Abstract
Purpose
Perforated gastric cancer is an extremely rare condition and usually presents in advanced stage with poor prognosis. Surgical strategies are still controversial regarding the extent to which complete resection or primary repair is performed and the application of laparoscopic techniques. We aim to determine the role of laparoscopic 2-stage approach in perforated gastric cancer.
Methods
Among 2,318 gastric cancers in Yeouido St. Mary's Hospital from January 1990 to December 2017, 20 patients with perforated gastric cancer were enrolled, and 5 patients underwent 2-stage gastrectomy consisting of primary closure on perforation followed by curative gastrectomy. Clinicopathological features, surgical outcomes, and survival analysis were evaluated.
Results
Two-stage approach for perforated gastric cancer was all performed by laparoscopic approach except 1 patient who needed paraaortic lymph node dissection (LND). Those were first treated on peritonitis with laparoscopic primary closure with or without Foley gastrostomy. Compared to 1-stage gastrectomy, more D2 LND was performed (60.0% vs. 100.0%, P = 0.260) and retrieved lymph nodes were significantly higher (median [range]: 17.0 [12.0–27.0] vs. 33.0 [26.5–43.5], P = 0.019]. Two patients of stage II and 3 patients of stage III were included in the 2-stage gastrectomy group. During the 38 months of median follow-up period, there were 8 and 1 recurrence among 1-stage and 2-stage gastrectomies, respectively. Except for 1 patient, 4 other 2-stage patients survived around 5 years without recurrence (5-year disease-free survival, 80%).

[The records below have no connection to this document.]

$ cat config.mk
export PLATFORM = sky130hd
export DESIGN_NAME = idex_stage
export DESIGN_NICKNAME = d
export VERILOG_FILES = /design/src/rtl/idex_stage.sv
export SDC_FILE = /design/constraint.sdc
export NUM_CORES = 1
export LEC_CHECK = 0
export CAP_MARGIN = 20
export CORE_AREA = 2 2 151 153
export DETAILED_ROUTE_END_ITERATION = 10
export DIE_AREA = 0 0 153 155
export MAX_ROUTING_LAYER = met4
export PLACE_DENSITY = 0.74
export SYNTH_ARGS = -nofsm -noshare
export SYNTH_HDL_FRONTEND = slang
export SYNTH_SLANG_ARGS = --single-unit
$ cat constraint.sdc
create_clock -name clk -period 2.46 [get_ports clk]
set_clock_uncertainty 0.15 [all_clocks]
set_input_delay 0.492 -clock clk [delete_from_list [all_inputs] [get_ports clk]]
set_output_delay 0.492 -clock clk [all_outputs]
set_load 0.03 [all_outputs]
File: src/rtl/pipe_pkg.sv
// Shared definitions for the CPU pipeline stage registers: field layout,
// NOP encoding and the stage occupancy encoding.
package pipe_pkg;

   localparam int FIELD_W_DEF = 32;

   typedef logic [31:0] word_t;

   localparam word_t NOP_INSTR = 32'h0000_0000;

   localparam int F_IR  = 0;
   localparam int F_PC  = 1;
   localparam int F_RD1 = 2;
   localparam int F_RD2 = 3;
   localparam int F_EXT = 4;

   // Encoded as {main_v, skid_v}; 2'b01 cannot be reached.
   typedef enum logic [1:0] {
      ST_EMPTY = 2'b00,
      ST_FULL  = 2'b10,
      ST_SKID  = 2'b11
   } stage_state_e;

endpackage

File: src/rtl/pipe_sat_cnt.sv
// Saturating up-counter with enable and synchronous clear.
module pipe_sat_cnt #(
   parameter int W = 32
) (
   input  logic         clk,
   input  logic         clear,
   input  logic         en,
   output logic [W-1:0] count
);

   always_ff @(posedge clk) begin
      if (clear)
         count <= '0;
      else if (en && (count != '1))
         count <= count + W'(1);
   end

endmodule

File: src/rtl/pipe_stage_reg.sv
// Pipeline stage register with a 1-entry skid buffer and synchronous flush.
// Define PIPE_PERF_EN to add the saturating stall_cnt / bubble_cnt outputs.
module pipe_stage_reg
   import pipe_pkg::*;
#(
   parameter int NUM_FIELDS = 5,
   parameter int FIELD_W    = FIELD_W_DEF,
   parameter int CNT_W      = 32
) (
   input  logic                          clk,
   input  logic                          reset,
   input  logic                          flush,
   input  logic                          in_valid,
   output logic                          in_ready,
   input  logic [NUM_FIELDS*FIELD_W-1:0] in_data,
   output logic                          out_valid,
   input  logic                          out_ready,
   output logic [NUM_FIELDS*FIELD_W-1:0] out_data
`ifdef PIPE_PERF_EN
   ,
   output logic [CNT_W-1:0]              stall_cnt,
   output logic [CNT_W-1:0]              bubble_cnt
`endif
);

   localparam int DW = NUM_FIELDS * FIELD_W;

   if (NUM_FIELDS < 1 || FIELD_W < 1 || CNT_W < 1) begin : g_param_check
      $error("pipe_stage_reg: NUM_FIELDS, FIELD_W and CNT_W must be positive");
   end

   stage_state_e   state, state_nxt;
   logic [DW-1:0]  main_d, main_nxt;
   logic [DW-1:0]  skid_d, skid_nxt;
   logic           acc, drn;

   // in_ready and out_valid are bits of the state register itself.
   assign out_valid = state[1];
   assign in_ready  = ~state[0];
   assign out_data  = main_d;

   assign acc = in_valid & in_ready;
   assign drn = out_valid & out_ready;

   // NOTE: every output of this block gets a default first so no latch is inferred.
   always_comb begin
      state_nxt = state;
      main_nxt  = main_d;
      skid_nxt  = skid_d;
      unique case (state)
         ST_EMPTY: begin
            if (acc) begin
               main_nxt  = in_data;
               state_nxt = ST_FULL;
            end
         end
         ST_FULL: begin
            if (acc && drn) begin
               main_nxt  = in_data;
            end else if (drn) begin
               main_nxt  = '0;
               state_nxt = ST_EMPTY;
            end else if (acc) begin
               skid_nxt  = in_data;
               state_nxt = ST_SKID;
            end
         end
         ST_SKID: begin
            if (drn) begin
               main_nxt  = skid_d;
               skid_nxt  = '0;
               state_nxt = ST_FULL;
            end
         end
         default: begin
            main_nxt  = '0;
            skid_nxt  = '0;
            state_nxt = ST_EMPTY;
         end
      endcase
   end

   // NOTE: data registers are cleared too, because out_data must read zero
   // (a NOP bubble) whenever the stage is empty; sequential state uses <= only.
   always_ff @(posedge clk) begin
      if (reset || flush) begin
         state  <= ST_EMPTY;
         main_d <= '0;
         skid_d <= '0;
      end else begin
         state  <= state_nxt;
         main_d <= main_nxt;
         skid_d <= skid_nxt;
      end
   end

`ifdef PIPE_PERF_EN
   // Counters see pre-flush state and are cleared by reset alone.
   pipe_sat_cnt #(.W(CNT_W)) u_stall_cnt (
      .clk   (clk),
      .clear (reset),
      .en    (out_valid & ~out_ready),
      .count (stall_cnt)
   );

   pipe_sat_cnt #(.W(CNT_W)) u_bubble_cnt (
      .clk   (clk),
      .clear (reset),
      .en    (~out_valid),
      .count (bubble_cnt)
   );
`endif

endmodule
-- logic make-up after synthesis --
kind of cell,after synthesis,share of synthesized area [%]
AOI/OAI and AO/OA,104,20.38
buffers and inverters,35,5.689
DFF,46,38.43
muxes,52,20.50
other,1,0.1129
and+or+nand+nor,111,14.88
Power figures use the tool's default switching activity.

Recently, advanced stage of gastric cancer has decreased in great number by early cancer detection of biennial routine endoscopy in the national cancer screening program in Korea [123]. Moreover, perforated gastric cancer, which mostly develops in advanced and untreated states, is a rare condition in clinical situation [4]. Despite its rarity, diffuse peritonitis from perforation allows only limited time for sufficient evaluation of the disease, so surgeons should be aware of this condition in diagnosis and management [5]. Even worse for diagnosis, intraoperative frozen section or endoscopy is often unavailable in night-time operation.
A balanced surgical strategy should be selected in perforated gastric cancer, considering both peritonitis and invasiveness of malignancy. In the past, 1-stage gastrectomy was usually performed for suspected gastric cancer perforation cases. However, this strategy has the risk of surgery done under an uncertain diagnosis for gastric cancer or not. Introduction of 2-stage surgery, which includes immediate treatment on acute peritonitis with closure of the perforation site followed by curative gastrectomy with adequate lymphadenectomy, has proven to improve oncological outcomes over conventional 1-stage surgery [6789]. Diagnosis and evaluation for the cancer status is possible during the interval of 2-stage.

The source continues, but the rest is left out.